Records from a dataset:
--------------------------------
==> inputs of job 1431 <==
==> flow/design.v <==
module ctr #(
	parameter ADR_WIDTH = 6
)(
	input wire clk_i,
	input wire rst_i,
	input wire carry_i,
	input wire [2-1:0] op_i,
	output reg [1-1:0] ctr_marmux_o,
	output reg [2-1:0] ctr_carrymux_o,
	output reg ctr_pc_reg_en_o,
	output reg ctr_a_reg_en_o,
	output reg ctr_mar_reg_en_o,
	output reg ctr_d_reg_en_o,
	output reg ctr_we_o,
	output reg [2-1:0] ctr_aluop_o
);
	localparam STATE_WIDTH = 12;
	localparam [STATE_WIDTH-1:0]
		s_fi	=	12'b000_000_000_001,
		s_rm	=	12'b000_000_000_010,
		s_nf	=	12'b000_000_000_100,
		s_nc	=	12'b000_000_001_000,
		s_af	=	12'b000_000_010_000,
		s_ac	=	12'b000_000_100_000,
		s_jc	=	12'b000_001_000_000,
		s_sw	=	12'b000_010_000_000,
		s_pm	=	12'b000_100_000_000,
		s_nw	=	12'b001_000_000_000,
		s_aw	=	12'b010_000_000_000,
		s_fw	=	12'b100_000_000_000;
	reg [STATE_WIDTH-1:0] current, next;
	always @(posedge clk_i) begin:sequential
		if (rst_i) begin
			current <= s_fi;
		end else begin
			current <= next;
		end
	end
	always @* begin:combnext
	case (current)
		s_fi:
			next = s_fw;
		s_fw:
			next = s_rm;
		s_rm:
			case (op_i)
				2'b00 : begin
					next = s_nf;
				end
				2'b01 : begin
					next = s_af;
				end
				2'b10 : begin
					next = s_sw;
				end
				2'b11 : begin
					if (carry_i) begin
						next = s_jc;
					end else begin
						next = s_fi;
					end
				end
				default:
					next = s_fi;
			endcase
		s_nf:
			next = s_nw;
                s_nw:
                        next = s_nc;
		s_nc:
			next = s_pm;
		s_af:
			next = s_aw;
                s_aw:
                        next = s_ac;
		s_ac:
			next = s_pm;
		s_jc:
			next = s_pm;
		s_sw:
			next = s_pm;
		s_pm:
			next = s_fi;
		default:
			next = s_fi;
	endcase
	end
	always @* begin:combout
	case(current)
		s_fi:
		begin
			ctr_pc_reg_en_o = 1'b1;
			ctr_marmux_o = 1'b1;
			ctr_mar_reg_en_o = 1'b0;
			ctr_aluop_o = 2'b01;
			ctr_a_reg_en_o = 1'b0;
			ctr_we_o = 1'b0;
			ctr_d_reg_en_o = 1'b0;
			ctr_carrymux_o = 2'b00;
		end
		s_fw:
		begin
			ctr_pc_reg_en_o = 1'b1;
			ctr_marmux_o = 1'b1;
			ctr_mar_reg_en_o = 1'b0;
			ctr_aluop_o = 2'b01;
			ctr_a_reg_en_o = 1'b0;
			ctr_we_o = 1'b0;
			ctr_d_reg_en_o = 1'b1;
			ctr_carrymux_o = 2'b00;
		end
		s_rm:
		begin
			ctr_pc_reg_en_o = 1'b0;
			ctr_marmux_o = 1'b0;
			ctr_mar_reg_en_o = 1'b1;
			ctr_aluop_o = 2'b01;
			ctr_a_reg_en_o = 1'b0;
			ctr_we_o = 1'b0;
			ctr_d_reg_en_o = 1'b0;
			ctr_carrymux_o = 2'b00;
		end
		s_nf:
		begin
			ctr_pc_reg_en_o = 1'b0;
			ctr_marmux_o = 1'b1;
			ctr_mar_reg_en_o = 1'b0;
			ctr_aluop_o = 2'b01;
			ctr_a_reg_en_o = 1'b0;
			ctr_we_o = 1'b0;
			ctr_d_reg_en_o = 1'b0;
			ctr_carrymux_o = 2'b00;
		end
		s_nw:
		begin
			ctr_pc_reg_en_o = 1'b0;
			ctr_marmux_o = 1'b1;
			ctr_mar_reg_en_o = 1'b0;
			ctr_aluop_o = 2'b01;
			ctr_a_reg_en_o = 1'b0;
			ctr_we_o = 1'b0;
			ctr_d_reg_en_o = 1'b1;
			ctr_carrymux_o = 2'b00;
		end
		s_nc:
		begin
			ctr_pc_reg_en_o = 1'b0;
			ctr_marmux_o = 1'b1;
			ctr_mar_reg_en_o = 1'b0;
			ctr_aluop_o = 2'b00;
			ctr_a_reg_en_o = 1'b1;
			ctr_we_o = 1'b0;
			ctr_d_reg_en_o = 1'b0;
			ctr_carrymux_o = 2'b01;
		end
		s_af:
		begin
			ctr_pc_reg_en_o = 1'b0;
			ctr_marmux_o = 1'b1;
			ctr_mar_reg_en_o = 1'b0;
			ctr_aluop_o = 2'b01;
			ctr_a_reg_en_o = 1'b0;
			ctr_we_o = 1'b0;
			ctr_d_reg_en_o = 1'b0;
			ctr_carrymux_o = 2'b00;
		end
		s_aw:
		begin
			ctr_pc_reg_en_o = 1'b0;
			ctr_marmux_o = 1'b1;
			ctr_mar_reg_en_o = 1'b0;
			ctr_aluop_o = 2'b01;
			ctr_a_reg_en_o = 1'b0;
			ctr_we_o = 1'b0;
			ctr_d_reg_en_o = 1'b1;
			ctr_carrymux_o = 2'b00;
		end
		s_ac:
		begin
			ctr_pc_reg_en_o = 1'b0;
			ctr_marmux_o = 1'b1;
			ctr_mar_reg_en_o = 1'b0;
			ctr_aluop_o = 2'b01;
			ctr_a_reg_en_o = 1'b1;
			ctr_we_o = 1'b0;
			ctr_d_reg_en_o = 1'b0;
			ctr_carrymux_o = 2'b01;
		end
		s_jc:
		begin
			ctr_pc_reg_en_o = 1'b0;
			ctr_marmux_o = 1'b1;
			ctr_mar_reg_en_o = 1'b0;
			ctr_aluop_o = 2'b01;
			ctr_a_reg_en_o = 1'b0;
			ctr_we_o = 1'b0;
			ctr_d_reg_en_o = 1'b0;
			ctr_carrymux_o = 2'b10;
		end
		s_sw:
		begin
			ctr_pc_reg_en_o = 1'b0;
			ctr_marmux_o = 1'b1;
			ctr_mar_reg_en_o = 1'b0;
			ctr_aluop_o = 2'b01;
			ctr_a_reg_en_o = 1'b0;
			ctr_we_o = 1'b1;
			ctr_d_reg_en_o = 1'b0;
			ctr_carrymux_o = 2'b00;
		end
		s_pm:
		begin
			ctr_pc_reg_en_o = 1'b0;
			ctr_marmux_o = 1'b1;
			ctr_mar_reg_en_o = 1'b1;
			ctr_aluop_o = 2'b01;
			ctr_a_reg_en_o = 1'b0;
			ctr_we_o = 1'b0;
			ctr_d_reg_en_o = 1'b0;
			ctr_carrymux_o = 2'b00;
		end
		default:
		begin
			ctr_pc_reg_en_o = 1'b0;
			ctr_marmux_o = 1'b1;
			ctr_mar_reg_en_o = 1'b1;
			ctr_aluop_o = 2'b01;
			ctr_a_reg_en_o = 1'b0;
			ctr_we_o = 1'b0;
			ctr_d_reg_en_o = 1'b0;
			ctr_carrymux_o = 2'b00;
		end
	endcase
	end
endmodule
--------------------------------
--- WHAT IS EXPECTED ---
Set down the entries again, exactly as they stand above.

--- ANSWER BELOW ---
==> inputs of job 1431 <==
==> flow/design.v <==
module ctr #(
	parameter ADR_WIDTH = 6
)(
	input wire clk_i,
	input wire rst_i,
	input wire carry_i,
	input wire [2-1:0] op_i,
	output reg [1-1:0] ctr_marmux_o,
	output reg [2-1:0] ctr_carrymux_o,
	output reg ctr_pc_reg_en_o,
	output reg ctr_a_reg_en_o,
	output reg ctr_mar_reg_en_o,
	output reg ctr_d_reg_en_o,
	output reg ctr_we_o,
	output reg [2-1:0] ctr_aluop_o
);
	localparam STATE_WIDTH = 12;
	localparam [STATE_WIDTH-1:0]
		s_fi	=	12'b000_000_000_001,
		s_rm	=	12'b000_000_000_010,
		s_nf	=	12'b000_000_000_100,
		s_nc	=	12'b000_000_001_000,
		s_af	=	12'b000_000_010_000,
		s_ac	=	12'b000_000_100_000,
		s_jc	=	12'b000_001_000_000,
		s_sw	=	12'b000_010_000_000,
		s_pm	=	12'b000_100_000_000,
		s_nw	=	12'b001_000_000_000,
		s_aw	=	12'b010_000_000_000,
		s_fw	=	12'b100_000_000_000;
	reg [STATE_WIDTH-1:0] current, next;
	always @(posedge clk_i) begin:sequential
		if (rst_i) begin
			current <= s_fi;
		end else begin
			current <= next;
		end
	end
	always @* begin:combnext
	case (current)
		s_fi:
			next = s_fw;
		s_fw:
			next = s_rm;
		s_rm:
			case (op_i)
				2'b00 : begin
					next = s_nf;
				end
				2'b01 : begin
					next = s_af;
				end
				2'b10 : begin
					next = s_sw;
				end
				2'b11 : begin
					if (carry_i) begin
						next = s_jc;
					end else begin
						next = s_fi;
					end
				end
				default:
					next = s_fi;
			endcase
		s_nf:
			next = s_nw;
                s_nw:
                        next = s_nc;
		s_nc:
			next = s_pm;
		s_af:
			next = s_aw;
                s_aw:
                        next = s_ac;
		s_ac:
			next = s_pm;
		s_jc:
			next = s_pm;
		s_sw:
			next = s_pm;
		s_pm:
			next = s_fi;
		default:
			next = s_fi;
	endcase
	end
	always @* begin:combout
	case(current)
		s_fi:
		begin
			ctr_pc_reg_en_o = 1'b1;
			ctr_marmux_o = 1'b1;
			ctr_mar_reg_en_o = 1'b0;
			ctr_aluop_o = 2'b01;
			ctr_a_reg_en_o = 1'b0;
			ctr_we_o = 1'b0;
			ctr_d_reg_en_o = 1'b0;
			ctr_carrymux_o = 2'b00;
		end
		s_fw:
		begin
			ctr_pc_reg_en_o = 1'b1;
			ctr_marmux_o = 1'b1;
			ctr_mar_reg_en_o = 1'b0;
			ctr_aluop_o = 2'b01;
			ctr_a_reg_en_o = 1'b0;
			ctr_we_o = 1'b0;
			ctr_d_reg_en_o = 1'b1;
			ctr_carrymux_o = 2'b00;
		end
		s_rm:
		begin
			ctr_pc_reg_en_o = 1'b0;
			ctr_marmux_o = 1'b0;
			ctr_mar_reg_en_o = 1'b1;
			ctr_aluop_o = 2'b01;
			ctr_a_reg_en_o = 1'b0;
			ctr_we_o = 1'b0;
			ctr_d_reg_en_o = 1'b0;
			ctr_carrymux_o = 2'b00;
		end
		s_nf:
		begin
			ctr_pc_reg_en_o = 1'b0;
			ctr_marmux_o = 1'b1;
			ctr_mar_reg_en_o = 1'b0;
			ctr_aluop_o = 2'b01;
			ctr_a_reg_en_o = 1'b0;
			ctr_we_o = 1'b0;
			ctr_d_reg_en_o = 1'b0;
			ctr_carrymux_o = 2'b00;
		end
		s_nw:
		begin
			ctr_pc_reg_en_o = 1'b0;
			ctr_marmux_o = 1'b1;
			ctr_mar_reg_en_o = 1'b0;
			ctr_aluop_o = 2'b01;
			ctr_a_reg_en_o = 1'b0;
			ctr_we_o = 1'b0;
			ctr_d_reg_en_o = 1'b1;
			ctr_carrymux_o = 2'b00;
		end
		s_nc:
		begin
			ctr_pc_reg_en_o = 1'b0;
			ctr_marmux_o = 1'b1;
			ctr_mar_reg_en_o = 1'b0;
			ctr_aluop_o = 2'b00;
			ctr_a_reg_en_o = 1'b1;
			ctr_we_o = 1'b0;
			ctr_d_reg_en_o = 1'b0;
			ctr_carrymux_o = 2'b01;
		end
		s_af:
		begin
			ctr_pc_reg_en_o = 1'b0;
			ctr_marmux_o = 1'b1;
			ctr_mar_reg_en_o = 1'b0;
			ctr_aluop_o = 2'b01;
			ctr_a_reg_en_o = 1'b0;
			ctr_we_o = 1'b0;
			ctr_d_reg_en_o = 1'b0;
			ctr_carrymux_o = 2'b00;
		end
		s_aw:
		begin
			ctr_pc_reg_en_o = 1'b0;
			ctr_marmux_o = 1'b1;
			ctr_mar_reg_en_o = 1'b0;
			ctr_aluop_o = 2'b01;
			ctr_a_reg_en_o = 1'b0;
			ctr_we_o = 1'b0;
			ctr_d_reg_en_o = 1'b1;
			ctr_carrymux_o = 2'b00;
		end
		s_ac:
		begin
			ctr_pc_reg_en_o = 1'b0;
			ctr_marmux_o = 1'b1;
			ctr_mar_reg_en_o = 1'b0;
			ctr_aluop_o = 2'b01;
			ctr_a_reg_en_o = 1'b1;
			ctr_we_o = 1'b0;
			ctr_d_reg_en_o = 1'b0;
			ctr_carrymux_o = 2'b01;
		end
		s_jc:
		begin
			ctr_pc_reg_en_o = 1'b0;
			ctr_marmux_o = 1'b1;
			ctr_mar_reg_en_o = 1'b0;
			ctr_aluop_o = 2'b01;
			ctr_a_reg_en_o = 1'b0;
			ctr_we_o = 1'b0;
			ctr_d_reg_en_o = 1'b0;
			ctr_carrymux_o = 2'b10;
		end
		s_sw:
		begin
			ctr_pc_reg_en_o = 1'b0;
			ctr_marmux_o = 1'b1;
			ctr_mar_reg_en_o = 1'b0;
			ctr_aluop_o = 2'b01;
			ctr_a_reg_en_o = 1'b0;
			ctr_we_o = 1'b1;
			ctr_d_reg_en_o = 1'b0;
			ctr_carrymux_o = 2'b00;
		end
		s_pm:
		begin
			ctr_pc_reg_en_o = 1'b0;
			ctr_marmux_o = 1'b1;
			ctr_mar_reg_en_o = 1'b1;
			ctr_aluop_o = 2'b01;
			ctr_a_reg_en_o = 1'b0;
			ctr_we_o = 1'b0;
			ctr_d_reg_en_o = 1'b0;
			ctr_carrymux_o = 2'b00;
		end
		default:
		begin
			ctr_pc_reg_en_o = 1'b0;
			ctr_marmux_o = 1'b1;
			ctr_mar_reg_en_o = 1'b1;
			ctr_aluop_o = 2'b01;
			ctr_a_reg_en_o = 1'b0;
			ctr_we_o = 1'b0;
			ctr_d_reg_en_o = 1'b0;
			ctr_carrymux_o = 2'b00;
		end
	endcase
	end
endmodule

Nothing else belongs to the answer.